*** Task material ***

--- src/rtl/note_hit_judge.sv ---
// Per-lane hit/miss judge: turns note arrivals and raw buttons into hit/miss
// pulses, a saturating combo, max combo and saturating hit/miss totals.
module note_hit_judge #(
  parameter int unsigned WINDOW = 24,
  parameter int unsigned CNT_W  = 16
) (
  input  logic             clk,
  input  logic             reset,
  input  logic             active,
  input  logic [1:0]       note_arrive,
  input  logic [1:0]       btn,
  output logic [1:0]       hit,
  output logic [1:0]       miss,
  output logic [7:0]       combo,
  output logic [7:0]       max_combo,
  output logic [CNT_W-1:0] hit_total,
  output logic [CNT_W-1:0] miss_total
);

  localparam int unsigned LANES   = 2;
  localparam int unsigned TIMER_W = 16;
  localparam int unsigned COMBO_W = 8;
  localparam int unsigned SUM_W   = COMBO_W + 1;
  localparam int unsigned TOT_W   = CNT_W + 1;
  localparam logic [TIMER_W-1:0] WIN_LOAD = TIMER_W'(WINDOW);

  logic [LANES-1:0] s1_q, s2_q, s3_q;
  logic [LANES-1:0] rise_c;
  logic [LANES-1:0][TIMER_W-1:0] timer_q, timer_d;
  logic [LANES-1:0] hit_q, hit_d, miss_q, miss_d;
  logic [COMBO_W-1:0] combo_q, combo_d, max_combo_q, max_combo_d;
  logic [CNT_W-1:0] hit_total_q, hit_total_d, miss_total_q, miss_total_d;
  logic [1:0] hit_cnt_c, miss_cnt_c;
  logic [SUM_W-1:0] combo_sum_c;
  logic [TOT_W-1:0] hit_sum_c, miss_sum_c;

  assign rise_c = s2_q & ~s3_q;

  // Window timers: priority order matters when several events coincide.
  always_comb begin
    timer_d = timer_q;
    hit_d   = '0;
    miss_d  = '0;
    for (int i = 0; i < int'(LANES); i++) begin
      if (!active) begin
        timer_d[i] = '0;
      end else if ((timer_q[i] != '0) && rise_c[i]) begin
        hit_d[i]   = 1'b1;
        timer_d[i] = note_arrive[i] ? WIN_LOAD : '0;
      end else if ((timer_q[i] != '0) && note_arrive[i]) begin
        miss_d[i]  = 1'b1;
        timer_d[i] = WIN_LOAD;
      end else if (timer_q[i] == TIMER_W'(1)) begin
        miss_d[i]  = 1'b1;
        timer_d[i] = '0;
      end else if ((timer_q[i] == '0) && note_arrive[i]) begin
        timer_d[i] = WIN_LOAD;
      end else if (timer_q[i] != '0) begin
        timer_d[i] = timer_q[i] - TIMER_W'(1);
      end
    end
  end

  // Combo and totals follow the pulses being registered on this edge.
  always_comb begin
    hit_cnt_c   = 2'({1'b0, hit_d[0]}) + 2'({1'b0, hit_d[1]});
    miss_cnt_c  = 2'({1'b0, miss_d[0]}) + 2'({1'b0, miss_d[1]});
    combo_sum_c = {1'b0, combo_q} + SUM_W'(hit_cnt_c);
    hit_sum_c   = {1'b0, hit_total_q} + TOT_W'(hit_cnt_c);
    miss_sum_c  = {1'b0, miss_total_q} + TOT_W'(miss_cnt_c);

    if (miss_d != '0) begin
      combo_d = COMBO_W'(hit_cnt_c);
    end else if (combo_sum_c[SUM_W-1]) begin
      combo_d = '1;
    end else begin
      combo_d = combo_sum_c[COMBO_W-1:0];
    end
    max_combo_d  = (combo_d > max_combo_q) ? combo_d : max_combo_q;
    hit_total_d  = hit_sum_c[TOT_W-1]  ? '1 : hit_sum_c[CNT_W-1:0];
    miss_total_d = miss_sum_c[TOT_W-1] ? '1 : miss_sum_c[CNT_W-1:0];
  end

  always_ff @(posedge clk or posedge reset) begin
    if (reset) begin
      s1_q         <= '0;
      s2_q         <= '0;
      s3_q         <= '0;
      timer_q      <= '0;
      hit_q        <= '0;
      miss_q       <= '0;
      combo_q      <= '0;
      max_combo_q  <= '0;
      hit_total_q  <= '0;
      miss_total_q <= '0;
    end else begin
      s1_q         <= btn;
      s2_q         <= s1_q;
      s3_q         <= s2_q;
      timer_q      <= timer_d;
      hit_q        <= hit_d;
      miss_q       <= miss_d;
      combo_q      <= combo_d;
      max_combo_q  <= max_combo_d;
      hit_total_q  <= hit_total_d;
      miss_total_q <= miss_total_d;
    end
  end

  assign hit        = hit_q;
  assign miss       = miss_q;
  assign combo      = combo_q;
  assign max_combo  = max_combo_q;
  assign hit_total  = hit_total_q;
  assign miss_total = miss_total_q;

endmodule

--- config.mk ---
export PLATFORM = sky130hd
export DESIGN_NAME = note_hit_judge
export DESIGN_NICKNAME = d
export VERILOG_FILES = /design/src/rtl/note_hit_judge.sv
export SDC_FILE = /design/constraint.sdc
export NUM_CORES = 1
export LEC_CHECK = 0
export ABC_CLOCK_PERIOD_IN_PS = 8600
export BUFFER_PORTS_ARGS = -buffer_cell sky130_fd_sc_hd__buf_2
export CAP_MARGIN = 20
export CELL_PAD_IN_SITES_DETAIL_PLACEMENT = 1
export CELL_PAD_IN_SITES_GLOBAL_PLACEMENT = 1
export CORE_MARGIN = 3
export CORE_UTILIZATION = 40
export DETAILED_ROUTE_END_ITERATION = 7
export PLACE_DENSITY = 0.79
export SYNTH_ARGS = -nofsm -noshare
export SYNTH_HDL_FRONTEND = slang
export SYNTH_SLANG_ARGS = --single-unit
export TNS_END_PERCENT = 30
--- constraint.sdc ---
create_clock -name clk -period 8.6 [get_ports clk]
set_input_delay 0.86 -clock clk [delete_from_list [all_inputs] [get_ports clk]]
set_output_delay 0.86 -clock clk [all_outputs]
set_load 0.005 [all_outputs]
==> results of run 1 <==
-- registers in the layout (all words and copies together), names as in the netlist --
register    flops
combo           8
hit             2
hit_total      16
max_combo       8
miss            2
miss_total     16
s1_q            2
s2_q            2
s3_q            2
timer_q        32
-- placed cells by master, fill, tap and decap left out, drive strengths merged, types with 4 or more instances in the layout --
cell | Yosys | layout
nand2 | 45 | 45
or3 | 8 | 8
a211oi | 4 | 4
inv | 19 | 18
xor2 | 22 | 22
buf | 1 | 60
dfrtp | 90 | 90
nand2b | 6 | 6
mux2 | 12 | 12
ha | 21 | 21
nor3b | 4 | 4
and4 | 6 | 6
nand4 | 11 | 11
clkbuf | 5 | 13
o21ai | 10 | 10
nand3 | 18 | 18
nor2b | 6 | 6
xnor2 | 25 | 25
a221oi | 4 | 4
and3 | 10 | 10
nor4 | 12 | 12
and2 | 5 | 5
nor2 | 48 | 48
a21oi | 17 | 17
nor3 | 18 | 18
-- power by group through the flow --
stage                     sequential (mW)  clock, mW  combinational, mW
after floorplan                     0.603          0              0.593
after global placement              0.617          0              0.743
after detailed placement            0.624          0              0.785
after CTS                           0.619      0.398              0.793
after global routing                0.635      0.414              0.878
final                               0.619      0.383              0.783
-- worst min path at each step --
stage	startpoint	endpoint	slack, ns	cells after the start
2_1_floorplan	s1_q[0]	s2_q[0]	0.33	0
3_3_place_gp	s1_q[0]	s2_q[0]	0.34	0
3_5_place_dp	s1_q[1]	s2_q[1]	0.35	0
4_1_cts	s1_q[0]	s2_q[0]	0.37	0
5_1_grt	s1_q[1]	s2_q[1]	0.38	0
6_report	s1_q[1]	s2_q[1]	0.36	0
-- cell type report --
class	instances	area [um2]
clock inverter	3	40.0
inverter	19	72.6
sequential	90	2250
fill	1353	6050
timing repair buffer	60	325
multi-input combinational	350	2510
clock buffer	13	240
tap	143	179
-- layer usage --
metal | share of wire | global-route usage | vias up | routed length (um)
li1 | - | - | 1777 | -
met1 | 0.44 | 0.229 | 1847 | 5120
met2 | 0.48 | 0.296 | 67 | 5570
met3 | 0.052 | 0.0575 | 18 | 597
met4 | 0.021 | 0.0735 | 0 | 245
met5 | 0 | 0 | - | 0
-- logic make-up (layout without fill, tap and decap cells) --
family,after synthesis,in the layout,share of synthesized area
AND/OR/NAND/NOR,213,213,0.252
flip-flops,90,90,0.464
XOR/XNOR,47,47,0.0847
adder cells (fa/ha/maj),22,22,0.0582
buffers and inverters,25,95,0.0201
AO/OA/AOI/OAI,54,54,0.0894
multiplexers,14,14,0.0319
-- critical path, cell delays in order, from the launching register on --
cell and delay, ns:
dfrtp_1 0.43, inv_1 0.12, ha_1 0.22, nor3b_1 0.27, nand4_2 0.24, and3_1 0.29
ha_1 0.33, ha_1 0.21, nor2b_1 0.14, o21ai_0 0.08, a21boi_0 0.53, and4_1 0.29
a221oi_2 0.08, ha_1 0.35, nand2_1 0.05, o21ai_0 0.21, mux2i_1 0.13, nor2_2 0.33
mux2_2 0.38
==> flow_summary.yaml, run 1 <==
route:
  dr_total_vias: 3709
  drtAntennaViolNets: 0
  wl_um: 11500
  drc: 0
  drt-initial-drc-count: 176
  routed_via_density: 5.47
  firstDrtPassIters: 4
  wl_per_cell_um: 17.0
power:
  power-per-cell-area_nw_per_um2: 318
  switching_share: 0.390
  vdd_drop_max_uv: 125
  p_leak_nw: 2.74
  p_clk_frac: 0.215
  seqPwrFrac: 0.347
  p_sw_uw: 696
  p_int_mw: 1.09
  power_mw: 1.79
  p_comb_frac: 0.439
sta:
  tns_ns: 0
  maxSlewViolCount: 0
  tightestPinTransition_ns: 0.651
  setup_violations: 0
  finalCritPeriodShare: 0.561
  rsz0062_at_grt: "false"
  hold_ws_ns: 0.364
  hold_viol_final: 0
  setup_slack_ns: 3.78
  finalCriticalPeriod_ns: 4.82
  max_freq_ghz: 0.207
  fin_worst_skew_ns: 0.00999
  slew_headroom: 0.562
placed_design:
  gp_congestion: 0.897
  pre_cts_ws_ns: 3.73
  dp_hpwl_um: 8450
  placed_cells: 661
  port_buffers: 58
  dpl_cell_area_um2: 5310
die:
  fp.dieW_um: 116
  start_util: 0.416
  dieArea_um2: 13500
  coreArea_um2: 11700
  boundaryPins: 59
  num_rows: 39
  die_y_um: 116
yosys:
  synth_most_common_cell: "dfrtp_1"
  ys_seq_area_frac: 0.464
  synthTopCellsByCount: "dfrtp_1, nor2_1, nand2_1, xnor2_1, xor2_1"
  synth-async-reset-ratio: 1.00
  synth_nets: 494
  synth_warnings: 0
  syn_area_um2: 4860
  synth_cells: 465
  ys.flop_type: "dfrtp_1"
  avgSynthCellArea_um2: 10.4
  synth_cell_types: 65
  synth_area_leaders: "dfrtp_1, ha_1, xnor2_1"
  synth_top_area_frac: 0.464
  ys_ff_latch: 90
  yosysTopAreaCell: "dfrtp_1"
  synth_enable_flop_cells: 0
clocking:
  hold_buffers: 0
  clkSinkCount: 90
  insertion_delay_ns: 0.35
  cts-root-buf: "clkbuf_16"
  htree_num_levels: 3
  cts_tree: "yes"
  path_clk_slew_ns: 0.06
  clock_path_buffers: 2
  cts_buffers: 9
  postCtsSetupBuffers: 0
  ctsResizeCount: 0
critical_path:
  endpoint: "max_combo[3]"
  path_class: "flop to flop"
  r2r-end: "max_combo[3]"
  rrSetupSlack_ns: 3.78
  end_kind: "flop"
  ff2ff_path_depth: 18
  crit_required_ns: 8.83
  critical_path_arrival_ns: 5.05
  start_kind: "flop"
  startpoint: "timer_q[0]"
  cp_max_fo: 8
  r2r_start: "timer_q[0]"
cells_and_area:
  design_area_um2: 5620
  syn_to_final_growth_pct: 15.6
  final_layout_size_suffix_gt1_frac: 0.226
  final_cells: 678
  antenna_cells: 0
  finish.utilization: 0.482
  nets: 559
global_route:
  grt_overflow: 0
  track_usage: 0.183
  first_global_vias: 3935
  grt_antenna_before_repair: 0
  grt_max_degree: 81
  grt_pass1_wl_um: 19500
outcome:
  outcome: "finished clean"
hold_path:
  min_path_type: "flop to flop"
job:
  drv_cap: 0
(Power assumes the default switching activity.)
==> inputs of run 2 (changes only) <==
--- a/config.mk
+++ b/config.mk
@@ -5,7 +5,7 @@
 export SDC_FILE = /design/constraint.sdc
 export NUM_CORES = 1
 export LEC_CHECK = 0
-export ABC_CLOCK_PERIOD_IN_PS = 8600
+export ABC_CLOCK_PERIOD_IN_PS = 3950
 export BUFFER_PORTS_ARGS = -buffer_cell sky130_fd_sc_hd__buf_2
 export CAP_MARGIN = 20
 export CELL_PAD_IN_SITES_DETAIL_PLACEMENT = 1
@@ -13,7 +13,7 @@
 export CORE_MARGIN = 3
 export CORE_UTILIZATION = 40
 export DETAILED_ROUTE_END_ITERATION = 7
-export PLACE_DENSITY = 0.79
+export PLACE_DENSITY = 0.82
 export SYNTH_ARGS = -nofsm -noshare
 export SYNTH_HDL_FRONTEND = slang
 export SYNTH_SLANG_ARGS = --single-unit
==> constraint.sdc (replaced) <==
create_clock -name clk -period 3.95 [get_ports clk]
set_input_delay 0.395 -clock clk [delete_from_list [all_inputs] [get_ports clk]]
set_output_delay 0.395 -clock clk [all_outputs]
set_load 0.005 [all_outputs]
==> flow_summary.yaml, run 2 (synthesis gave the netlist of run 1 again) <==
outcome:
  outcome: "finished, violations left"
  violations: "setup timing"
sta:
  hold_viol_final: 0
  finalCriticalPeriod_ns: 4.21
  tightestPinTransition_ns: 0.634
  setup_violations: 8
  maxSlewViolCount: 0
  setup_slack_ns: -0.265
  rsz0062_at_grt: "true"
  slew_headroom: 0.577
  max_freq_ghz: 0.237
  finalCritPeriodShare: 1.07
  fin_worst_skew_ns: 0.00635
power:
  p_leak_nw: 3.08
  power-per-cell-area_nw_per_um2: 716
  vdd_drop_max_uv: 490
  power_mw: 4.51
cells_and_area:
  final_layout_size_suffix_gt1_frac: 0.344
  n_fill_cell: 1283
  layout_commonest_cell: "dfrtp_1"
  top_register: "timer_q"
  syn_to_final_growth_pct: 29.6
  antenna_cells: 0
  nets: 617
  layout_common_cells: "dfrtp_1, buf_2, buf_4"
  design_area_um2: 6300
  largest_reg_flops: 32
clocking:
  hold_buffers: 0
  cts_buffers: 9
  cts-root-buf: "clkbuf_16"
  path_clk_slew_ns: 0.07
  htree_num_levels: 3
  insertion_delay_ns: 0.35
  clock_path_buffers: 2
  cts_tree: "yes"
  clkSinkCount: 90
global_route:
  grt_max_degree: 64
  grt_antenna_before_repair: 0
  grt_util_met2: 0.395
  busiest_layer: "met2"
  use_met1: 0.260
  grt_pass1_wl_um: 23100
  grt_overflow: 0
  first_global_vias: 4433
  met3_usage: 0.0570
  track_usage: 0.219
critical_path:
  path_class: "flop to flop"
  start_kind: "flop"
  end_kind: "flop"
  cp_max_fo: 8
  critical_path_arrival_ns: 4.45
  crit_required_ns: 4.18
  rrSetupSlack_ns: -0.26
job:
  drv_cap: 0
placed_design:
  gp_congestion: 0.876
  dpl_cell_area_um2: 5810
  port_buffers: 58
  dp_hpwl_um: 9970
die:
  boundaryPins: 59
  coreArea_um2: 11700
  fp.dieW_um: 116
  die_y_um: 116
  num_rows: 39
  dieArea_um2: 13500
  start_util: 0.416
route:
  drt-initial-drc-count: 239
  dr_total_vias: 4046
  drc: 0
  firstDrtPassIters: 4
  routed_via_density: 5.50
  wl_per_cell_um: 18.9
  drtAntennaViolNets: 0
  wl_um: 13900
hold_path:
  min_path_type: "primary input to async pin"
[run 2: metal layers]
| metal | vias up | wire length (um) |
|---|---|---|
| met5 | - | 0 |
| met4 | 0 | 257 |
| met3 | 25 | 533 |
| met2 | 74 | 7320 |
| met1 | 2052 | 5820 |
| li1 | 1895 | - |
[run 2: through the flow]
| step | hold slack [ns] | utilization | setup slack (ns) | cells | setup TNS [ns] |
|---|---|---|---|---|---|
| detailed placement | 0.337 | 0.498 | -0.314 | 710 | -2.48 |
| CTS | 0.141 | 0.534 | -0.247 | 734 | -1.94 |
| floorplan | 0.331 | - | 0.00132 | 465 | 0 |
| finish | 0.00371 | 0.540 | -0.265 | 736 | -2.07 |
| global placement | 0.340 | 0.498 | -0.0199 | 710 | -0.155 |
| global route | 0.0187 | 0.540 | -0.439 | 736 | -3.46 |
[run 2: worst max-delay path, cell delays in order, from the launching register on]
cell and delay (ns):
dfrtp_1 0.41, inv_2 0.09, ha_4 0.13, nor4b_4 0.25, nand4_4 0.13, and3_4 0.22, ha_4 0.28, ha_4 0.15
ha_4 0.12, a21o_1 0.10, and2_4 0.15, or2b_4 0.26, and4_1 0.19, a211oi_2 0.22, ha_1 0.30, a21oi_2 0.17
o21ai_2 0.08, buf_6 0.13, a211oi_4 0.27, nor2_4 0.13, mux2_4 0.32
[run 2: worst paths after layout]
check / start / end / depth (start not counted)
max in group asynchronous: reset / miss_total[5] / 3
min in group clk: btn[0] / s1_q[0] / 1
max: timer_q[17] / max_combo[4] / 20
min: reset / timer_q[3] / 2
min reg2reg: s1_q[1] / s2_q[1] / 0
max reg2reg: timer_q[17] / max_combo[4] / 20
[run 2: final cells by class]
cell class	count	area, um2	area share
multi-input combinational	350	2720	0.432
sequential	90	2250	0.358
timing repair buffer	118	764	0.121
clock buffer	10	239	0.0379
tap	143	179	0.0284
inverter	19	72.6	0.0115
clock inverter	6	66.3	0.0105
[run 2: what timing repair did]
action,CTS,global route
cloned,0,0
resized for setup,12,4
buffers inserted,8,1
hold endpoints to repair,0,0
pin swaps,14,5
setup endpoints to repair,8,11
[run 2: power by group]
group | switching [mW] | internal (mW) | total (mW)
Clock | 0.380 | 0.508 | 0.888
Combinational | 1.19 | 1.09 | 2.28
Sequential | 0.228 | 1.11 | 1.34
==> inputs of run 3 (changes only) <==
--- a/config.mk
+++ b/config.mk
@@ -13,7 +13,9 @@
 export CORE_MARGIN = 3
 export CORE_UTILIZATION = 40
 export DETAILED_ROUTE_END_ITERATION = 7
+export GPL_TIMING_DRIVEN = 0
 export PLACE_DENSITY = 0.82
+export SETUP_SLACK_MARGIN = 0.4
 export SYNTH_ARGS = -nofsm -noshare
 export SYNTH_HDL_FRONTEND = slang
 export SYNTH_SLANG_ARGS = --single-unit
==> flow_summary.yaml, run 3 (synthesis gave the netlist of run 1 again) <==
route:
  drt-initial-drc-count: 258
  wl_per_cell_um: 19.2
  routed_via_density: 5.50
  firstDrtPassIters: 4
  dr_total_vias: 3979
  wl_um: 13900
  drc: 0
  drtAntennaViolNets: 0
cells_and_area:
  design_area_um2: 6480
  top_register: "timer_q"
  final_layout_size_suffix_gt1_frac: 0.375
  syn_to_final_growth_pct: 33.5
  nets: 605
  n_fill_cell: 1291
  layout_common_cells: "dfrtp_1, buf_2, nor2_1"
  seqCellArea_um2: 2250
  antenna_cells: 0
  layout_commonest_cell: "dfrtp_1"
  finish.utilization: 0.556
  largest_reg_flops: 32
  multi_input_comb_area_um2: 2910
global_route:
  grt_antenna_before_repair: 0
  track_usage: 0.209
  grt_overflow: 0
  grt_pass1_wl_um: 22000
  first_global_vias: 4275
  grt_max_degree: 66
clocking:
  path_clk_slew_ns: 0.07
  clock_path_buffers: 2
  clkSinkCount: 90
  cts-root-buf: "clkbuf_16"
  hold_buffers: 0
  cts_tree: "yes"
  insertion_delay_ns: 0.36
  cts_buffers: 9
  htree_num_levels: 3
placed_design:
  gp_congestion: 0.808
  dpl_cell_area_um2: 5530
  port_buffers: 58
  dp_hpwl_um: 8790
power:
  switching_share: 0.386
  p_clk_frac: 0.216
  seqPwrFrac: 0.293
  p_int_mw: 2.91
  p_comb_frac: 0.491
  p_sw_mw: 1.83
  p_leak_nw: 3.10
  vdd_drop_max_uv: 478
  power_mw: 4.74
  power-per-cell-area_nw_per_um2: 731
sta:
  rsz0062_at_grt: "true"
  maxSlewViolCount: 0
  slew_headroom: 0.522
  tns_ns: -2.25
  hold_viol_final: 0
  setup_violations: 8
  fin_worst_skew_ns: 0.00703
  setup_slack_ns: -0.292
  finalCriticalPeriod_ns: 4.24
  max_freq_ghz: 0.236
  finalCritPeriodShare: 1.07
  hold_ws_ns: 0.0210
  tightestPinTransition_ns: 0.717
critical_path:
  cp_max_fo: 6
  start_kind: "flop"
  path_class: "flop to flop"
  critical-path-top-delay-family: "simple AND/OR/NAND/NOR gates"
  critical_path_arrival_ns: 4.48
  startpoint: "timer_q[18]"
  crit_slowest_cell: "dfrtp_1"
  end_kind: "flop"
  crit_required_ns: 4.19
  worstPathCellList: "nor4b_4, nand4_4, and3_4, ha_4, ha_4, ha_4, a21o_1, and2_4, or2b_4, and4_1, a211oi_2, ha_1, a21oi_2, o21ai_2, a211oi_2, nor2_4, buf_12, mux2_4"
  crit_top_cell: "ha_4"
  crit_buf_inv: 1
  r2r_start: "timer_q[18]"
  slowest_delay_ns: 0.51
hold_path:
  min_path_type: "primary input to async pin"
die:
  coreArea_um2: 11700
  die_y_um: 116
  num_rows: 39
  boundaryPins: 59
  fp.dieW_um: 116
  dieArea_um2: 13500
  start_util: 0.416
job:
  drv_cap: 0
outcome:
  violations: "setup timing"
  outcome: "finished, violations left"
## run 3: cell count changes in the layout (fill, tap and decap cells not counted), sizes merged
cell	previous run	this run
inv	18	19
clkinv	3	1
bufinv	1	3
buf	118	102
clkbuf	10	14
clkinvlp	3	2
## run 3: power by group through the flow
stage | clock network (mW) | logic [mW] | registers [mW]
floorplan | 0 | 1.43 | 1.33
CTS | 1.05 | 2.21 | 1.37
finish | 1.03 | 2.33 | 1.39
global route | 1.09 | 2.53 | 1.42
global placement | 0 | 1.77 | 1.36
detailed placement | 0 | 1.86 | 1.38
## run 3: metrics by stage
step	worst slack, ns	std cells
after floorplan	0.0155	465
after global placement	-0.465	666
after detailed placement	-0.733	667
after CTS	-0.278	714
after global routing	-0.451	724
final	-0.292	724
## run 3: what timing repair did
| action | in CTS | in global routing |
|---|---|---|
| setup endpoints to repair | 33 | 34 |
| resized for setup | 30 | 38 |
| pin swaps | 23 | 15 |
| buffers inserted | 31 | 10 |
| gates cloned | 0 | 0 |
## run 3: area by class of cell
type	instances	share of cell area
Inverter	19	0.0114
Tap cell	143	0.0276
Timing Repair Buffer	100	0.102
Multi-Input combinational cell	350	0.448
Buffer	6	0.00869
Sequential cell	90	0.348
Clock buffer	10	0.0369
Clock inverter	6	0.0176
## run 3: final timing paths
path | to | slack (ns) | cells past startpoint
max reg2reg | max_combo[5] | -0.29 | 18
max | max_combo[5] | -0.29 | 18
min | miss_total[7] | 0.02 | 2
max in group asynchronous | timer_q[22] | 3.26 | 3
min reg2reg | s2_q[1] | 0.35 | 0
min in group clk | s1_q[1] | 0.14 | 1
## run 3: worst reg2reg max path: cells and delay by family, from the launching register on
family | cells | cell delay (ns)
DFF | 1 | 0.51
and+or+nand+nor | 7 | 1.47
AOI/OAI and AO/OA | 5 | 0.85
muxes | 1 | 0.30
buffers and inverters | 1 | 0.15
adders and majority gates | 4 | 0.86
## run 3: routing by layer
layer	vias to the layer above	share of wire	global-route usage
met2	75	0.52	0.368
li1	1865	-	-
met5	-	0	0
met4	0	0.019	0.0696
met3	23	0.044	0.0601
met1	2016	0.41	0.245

***

[Work task] Beginning with the line that has "dpl_cell_area_um2: 5810" and ending with the line that has "736 | -3.46 |", set down the lines above exactly and include no others.

[Exercise output]
  dpl_cell_area_um2: 5810
  port_buffers: 58
  dp_hpwl_um: 9970
die:
  boundaryPins: 59
  coreArea_um2: 11700
  fp.dieW_um: 116
  die_y_um: 116
  num_rows: 39
  dieArea_um2: 13500
  start_util: 0.416
route:
  drt-initial-drc-count: 239
  dr_total_vias: 4046
  drc: 0
  firstDrtPassIters: 4
  routed_via_density: 5.50
  wl_per_cell_um: 18.9
  drtAntennaViolNets: 0
  wl_um: 13900
hold_path:
  min_path_type: "primary input to async pin"
[run 2: metal layers]
| metal | vias up | wire length (um) |
|---|---|---|
| met5 | - | 0 |
| met4 | 0 | 257 |
| met3 | 25 | 533 |
| met2 | 74 | 7320 |
| met1 | 2052 | 5820 |
| li1 | 1895 | - |
[run 2: through the flow]
| step | hold slack [ns] | utilization | setup slack (ns) | cells | setup TNS [ns] |
|---|---|---|---|---|---|
| detailed placement | 0.337 | 0.498 | -0.314 | 710 | -2.48 |
| CTS | 0.141 | 0.534 | -0.247 | 734 | -1.94 |
| floorplan | 0.331 | - | 0.00132 | 465 | 0 |
| finish | 0.00371 | 0.540 | -0.265 | 736 | -2.07 |
| global placement | 0.340 | 0.498 | -0.0199 | 710 | -0.155 |
| global route | 0.0187 | 0.540 | -0.439 | 736 | -3.46 |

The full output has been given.